Besides, the class defines Monoid axioms, so one could still argue that Monoid, if a category error, is still describing the purpose of the class well (but not the elements). Things get even unclearer if you consider that Monoid may be used for a symbolic math system (not SymPy, Python cannot fully handle diamond inheritance anyway). In such a situation, Monoid would probably also have functions that operate on the monoid itself, in which case one could argue that Monoid is really the better name.

Not that I'm actually arguing for any of these possibilities; it's pretty unclear to me what the best naming policy would be. Fortunately, the essay is about multiple inheritance, not about setting up a type hierarchy for math, so the whole issue isn't too important. Not in that context anyway :-)

However, there's another fundamental cause of confusion here.
Mathematically, a set and an algebraic structure over that set aren't
the same thing. If you call the set of integers ZZ, the ring of integers
is (ZZ, +, *), which "contains" 2 monoids: (ZZ, +) and (ZZ, *).

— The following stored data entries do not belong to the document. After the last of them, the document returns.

Source: an optimization exercise on an open RTL-to-GDS flow (aim: small area, a short achievable clock period and few clock cycles per item). Production flows keep margins and buffers that such runs may drop.
Function was checked by simulation only, so behaviour that the tests miss may differ from the original.

<file path="design/flow/run.sh">
#!/bin/bash
# synth_recipe.tcl (not shown) runs the flow's synth.tcl, then flattens the netlist and writes it again
# the make line also repeats each setting of config.mk as NAME=value (left out here)
make -C /OpenROAD-flow-scripts/flow DESIGN_CONFIG=/design/flow/config.mk WORK_HOME=/design/flow/orfs CLKGATE_MAP_FILE= SYNTH_SCRIPT=/design/flow/synth_recipe.tcl finish
</file>
<file path="design/flow/constraint.sdc">
create_clock -name core_clock -period 40.0 [get_ports {clk}]
set_input_delay 8.0000 -clock core_clock [delete_from_list [all_inputs] [get_ports {clk}]]
set_output_delay 8.0000 -clock core_clock [all_outputs]
set_load 0.01 [all_outputs]
</file>
<file path="design/flow/design.v">
module law_unit (
    input  wire        clk,
    input  wire        rst,           
    input  wire        in_valid,
    output wire        in_ready,
    input  wire [15:0] qa,            
    input  wire [15:0] qb,
    input  wire [15:0] qc,
    input  wire [15:0] qd,
    input  wire        is_x,          
    input  wire [15:0] target,        
    input  wire [15:0] kp,            
    input  wire [15:0] ki,
    input  wire [15:0] a,
    input  wire [15:0] b,
    input  wire [15:0] krep,
    input  wire [15:0] shifts,        
    input  wire [15:0] ilim,          
    input  wire [15:0] u_min,         
    input  wire [15:0] u_max,         
    input  wire [15:0] rep_ahead,     
    input  wire [15:0] rep_now,       
    input  wire [15:0] rep_f,         
    input  wire [15:0] rep_l,         
    input  wire [15:0] ff,            
    input  wire [15:0] dith,          
    input  wire [39:0] i_in,          
    input  wire [31:0] d_in,          
    input  wire [15:0] e_prev_in,     
    input  wire        out_now_in,    
    output reg         out_valid,
    output reg  [15:0] m,             
    output reg  [15:0] e,             
    output reg  [15:0] u,             
    output reg  [39:0] i_out,         
    output reg  [31:0] d_out,         
    output reg  [15:0] rep_new,       
    output reg  [3:0]  flags          
);
    localparam ST_IDLE = 2'd0;
    localparam ST_DIV  = 2'd1;
    localparam ST_CALC = 2'd2;
    localparam signed [47:0] ACC_MAX = 48'sh00_7F_FFFF_FFFF;    
    localparam signed [47:0] ACC_MIN = -48'sh00_80_0000_0000;   
    reg [1:0] state;
    reg [4:0] count;
    reg [15:0] r_target, r_kp, r_ki, r_a, r_b, r_krep, r_shifts, r_ilim;
    reg [15:0] r_u_min, r_u_max, r_rep_ahead, r_rep_now, r_rep_f, r_rep_l;
    reg [15:0] r_ff, r_dith, r_e_prev;
    reg [39:0] r_i;
    reg [31:0] r_d;
    reg        r_out_now;
    reg [17:0] r_s;
    reg        r_neg;
    reg [16:0] r_low;       
    reg [18:0] r_rem;       
    reg [16:0] r_quo;       
    assign in_ready = (state == ST_IDLE);
    wire [17:0] s_w   = {2'b00, qa} + {2'b00, qb} + {2'b00, qc} + {2'b00, qd};
    wire [17:0] pos_w = is_x ? ({2'b00, qa} + {2'b00, qd}) : ({2'b00, qa} + {2'b00, qb});
    wire [17:0] neg_w = is_x ? ({2'b00, qb} + {2'b00, qc}) : ({2'b00, qc} + {2'b00, qd});
    wire        sign_w = pos_w < neg_w;
    wire [17:0] mag_w  = sign_w ? (neg_w - pos_w) : (pos_w - neg_w);
    wire [33:0] dvd_w = {mag_w, 16'd0};
    wire [18:0] trial = {r_rem[17:0], r_low[16]};
    wire        fits  = trial >= {1'b0, r_s};
    function signed [39:0] clamp40;
        input signed [47:0] x;
        begin
            if (x > ACC_MAX)      clamp40 = ACC_MAX[39:0];
            else if (x < ACC_MIN) clamp40 = ACC_MIN[39:0];
            else                  clamp40 = x[39:0];
        end
    endfunction
    function ovf40;
        input signed [47:0] x;
        begin
            ovf40 = (x > ACC_MAX) || (x < ACC_MIN);
        end
    endfunction
    function signed [15:0] sat16;
        input signed [24:0] x;
        begin
            if (x > 25'sd32767)       sat16 = 16'sh7FFF;
            else if (x < -25'sd32768) sat16 = 16'sh8000;
            else                      sat16 = x[15:0];
        end
    endfunction
    wire [3:0] s_kp  = r_shifts[3:0];
    wire [3:0] s_ki  = r_shifts[7:4];
    wire [3:0] s_b   = r_shifts[11:8];
    wire [3:0] s_rep = r_shifts[15:12];
    wire signed [18:0] q_mag   = {2'b00, r_quo};
    wire               q_inex  = (r_rem != 19'd0);
    wire signed [18:0] q_floor = r_neg ? -(q_mag + {18'd0, q_inex}) : q_mag;
    wire signed [18:0] q_rnd   = (q_floor + 19'sd1) >>> 1;
    wire signed [15:0] m_w     = (r_s == 18'd0) ? 16'sd0 : sat16({{6{q_rnd[18]}}, q_rnd});
    wire signed [16:0] e_raw = $signed({r_target[15], r_target}) - $signed({m_w[15], m_w});
    wire               e_sat = (e_raw > 17'sd32767) || (e_raw < -17'sd32768);
    wire signed [15:0] e_w   = sat16({{8{e_raw[16]}}, e_raw});
    wire signed [31:0] ki_e     = $signed(r_ki) * e_w;
    wire signed [47:0] ki_sh    = $signed({{16{ki_e[31]}}, ki_e}) <<< s_ki;
    wire signed [39:0] ki_term  = clamp40(ki_sh);
    wire               ki_ovf   = ovf40(ki_sh);
    wire signed [40:0] i_sum    = $signed(r_i) + ki_term;
    wire signed [40:0] i_lim    = r_ilim[15] ? 41'sd0 : $signed({11'd0, r_ilim[14:0], 15'd0});
    wire signed [40:0] i_clmp   = (i_sum > i_lim) ? i_lim : (i_sum < -i_lim) ? -i_lim : i_sum;
    wire               i_clamped = (i_clmp != i_sum);
    wire signed [39:0] i_w      = r_out_now ? $signed(r_i) : i_clmp[39:0];
    wire               int_sat  = !r_out_now && i_clamped;
    wire signed [16:0] de       = $signed({e_w[15], e_w}) - $signed({r_e_prev[15], r_e_prev});
    wire signed [32:0] b_de     = $signed(r_b) * de;
    wire signed [47:0] b_sh     = $signed({{15{b_de[32]}}, b_de}) <<< s_b;
    wire signed [39:0] b_term   = clamp40(b_sh);
    wire               b_ovf    = ovf40(b_sh);
    wire signed [33:0] d_q30    = $signed({r_d, 2'b00});
    wire signed [49:0] a_d      = $signed(r_a) * d_q30;
    wire signed [49:0] a_d_r    = (a_d + 50'sd16384) >>> 15;
    wire signed [40:0] d_raw    = b_term + $signed(a_d_r[40:0]);
    wire signed [40:0] D_LIM    = 41'sh002_0000_0000;      
    wire signed [40:0] d_w      = (d_raw > D_LIM) ? D_LIM : (d_raw < -D_LIM) ? -D_LIM : d_raw;
    wire               d_clamped = (d_w != d_raw);
    wire signed [31:0] kp_e     = $signed(r_kp) * e_w;
    wire signed [47:0] kp_sh    = $signed({{16{kp_e[31]}}, kp_e}) <<< s_kp;
    wire signed [39:0] kp_term  = clamp40(kp_sh);
    wire               kp_ovf   = ovf40(kp_sh);
    wire signed [31:0] kr_r     = $signed(r_krep) * $signed(r_rep_ahead);
    wire signed [47:0] kr_sh    = $signed({{16{kr_r[31]}}, kr_r}) <<< s_rep;
    wire signed [39:0] kr_term  = clamp40(kr_sh);
    wire               kr_ovf   = ovf40(kr_sh);
    wire signed [47:0] ff_term  = $signed({{17{r_ff[15]}}, r_ff, 15'd0});
    wire signed [47:0] dt_term  = $signed({{17{r_dith[15]}}, r_dith, 15'd0});
    wire signed [47:0] acc_raw  = $signed({{8{kp_term[39]}}, kp_term})
                                + $signed({{8{i_w[39]}}, i_w})
                                + $signed({{7{d_w[40]}}, d_w})
                                + $signed({{8{kr_term[39]}}, kr_term})
                                + ff_term + dt_term;
    wire signed [39:0] acc_w    = clamp40(acc_raw);
    wire               acc_ovf  = ovf40(acc_raw);
    wire signed [40:0] acc_rnd  = ($signed({acc_w[39], acc_w}) + 41'sd16384) >>> 15;
    wire signed [25:0] u_raw    = acc_rnd[25:0];
    wire signed [25:0] u_lo     = $signed({{10{r_u_min[15]}}, r_u_min});
    wire signed [25:0] u_hi     = $signed({{10{r_u_max[15]}}, r_u_max});
    wire signed [25:0] u_clmp   = (u_raw < u_lo) ? u_lo : (u_raw > u_hi) ? u_hi : u_raw;
    wire               out_sat  = (u_clmp != u_raw);
    wire signed [40:0] d_rnd    = (d_w + 41'sd2) >>> 2;
    wire signed [31:0] d_st     = (d_rnd > 41'sh000_7FFF_FFFF) ? 32'sh7FFF_FFFF
                                : (d_rnd < -41'sh000_8000_0000) ? 32'sh8000_0000
                                : d_rnd[31:0];
    wire signed [31:0] rf_r     = $signed(r_rep_f) * $signed(r_rep_now);
    wire signed [31:0] rl_e     = $signed(r_rep_l) * e_w;
    wire signed [32:0] rep_sum  = $signed({rf_r[31], rf_r}) + $signed({rl_e[31], rl_e});
    wire signed [32:0] rep_rnd  = (rep_sum + 33'sd16384) >>> 15;
    wire signed [15:0] rep_w    = sat16(rep_rnd[24:0]);
    wire               rep_sat  = ($signed({{9{rep_w[15]}}, rep_w}) != rep_rnd[24:0]);
    wire acc_sat = e_sat || (!r_out_now && ki_ovf) || b_ovf || d_clamped
                 || kp_ovf || kr_ovf || acc_ovf;
    always @(posedge clk) begin
        if (rst) begin
            state     <= ST_IDLE;
            count     <= 5'd0;
            out_valid <= 1'b0;
        end else begin
            out_valid <= 1'b0;
            case (state)
                ST_IDLE: begin
                    if (in_valid) begin
                        r_target    <= target;
                        r_kp        <= kp;
                        r_ki        <= ki;
                        r_a         <= a;
                        r_b         <= b;
                        r_krep      <= krep;
                        r_shifts    <= shifts;
                        r_ilim      <= ilim;
                        r_u_min     <= u_min;
                        r_u_max     <= u_max;
                        r_rep_ahead <= rep_ahead;
                        r_rep_now   <= rep_now;
                        r_rep_f     <= rep_f;
                        r_rep_l     <= rep_l;
                        r_ff        <= ff;
                        r_dith      <= dith;
                        r_i         <= i_in;
                        r_d         <= d_in;
                        r_e_prev    <= e_prev_in;
                        r_out_now   <= out_now_in;
                        r_s         <= s_w;
                        r_neg       <= sign_w;
                        r_rem       <= {2'b00, dvd_w[33:17]};
                        r_low       <= dvd_w[16:0];
                        r_quo       <= 17'd0;
                        count       <= 5'd0;
                        state       <= ST_DIV;
                    end
                end
                ST_DIV: begin
                    r_rem <= fits ? (trial - {1'b0, r_s}) : trial;
                    r_quo <= {r_quo[15:0], fits};
                    r_low <= {r_low[15:0], 1'b0};
                    count <= count + 5'd1;
                    if (count == 5'd16)
                        state <= ST_CALC;
                end
                ST_CALC: begin
                    m         <= m_w;
                    e         <= e_w;
                    u         <= u_clmp[15:0];
                    i_out     <= i_w;
                    d_out     <= d_st;
                    rep_new   <= rep_w;
                    flags     <= {rep_sat, acc_sat, int_sat, out_sat};
                    out_valid <= 1'b1;
                    state     <= ST_IDLE;
                end
                default: state <= ST_IDLE;
            endcase
        end
    end
endmodule
</file>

So, integers should be instances of the class Integer and we should,
separately, have an integer_ring object which is an instance of the
class Ring().

Yes, that construction would work.

> On the monoid side, things are a bit different because
MonoidElement is presumably a generic class that should work for any
monoid.

Ring would be generic, too, and just in the same way as Monoid.
The difference is that we don't need that genericity inside the current example, but we'd have a Ring<Integer,+,*>, a Ring<Vector<?>,+,*> (I'm being awfully sloppy here), etc.

> So, MonoidElement instances need a reference to the instance of
Monoid they belong to. To have integers fit with this generic framework,
we need a similar RingElement class, with signature RingElement(ring,
*params) and Integer should subclass it, so that Integer(n) is
Liskov-substitutable for RingElement(integer_ring, n).

Should work, too.
Not in Python, though. You still don't have the ability to inherit the Monoid operator twice into Ring and name it + for the additive monoid and * for the multiplicative monoid. Of course you could say that Ring is just a container for two Monoids, but it would become a bit cumbersome: when writing code that deals with a Monoid variable m, you'd be forced to write m.additive.op and m.multiplicative.op instead of m.plus and m.times. If you define m.plus as a new function that does m.multiplicative.op, you'll be unable to use a group polymorphically instead of a monoid.

Hmm. Okay. You can use the m.plus function where you know you're dealing with a Group, and m.additive to pass it to code that expects a Monoid. I'm not 100% sure that this will hold up in all situations, but it covers the most important cases anyway.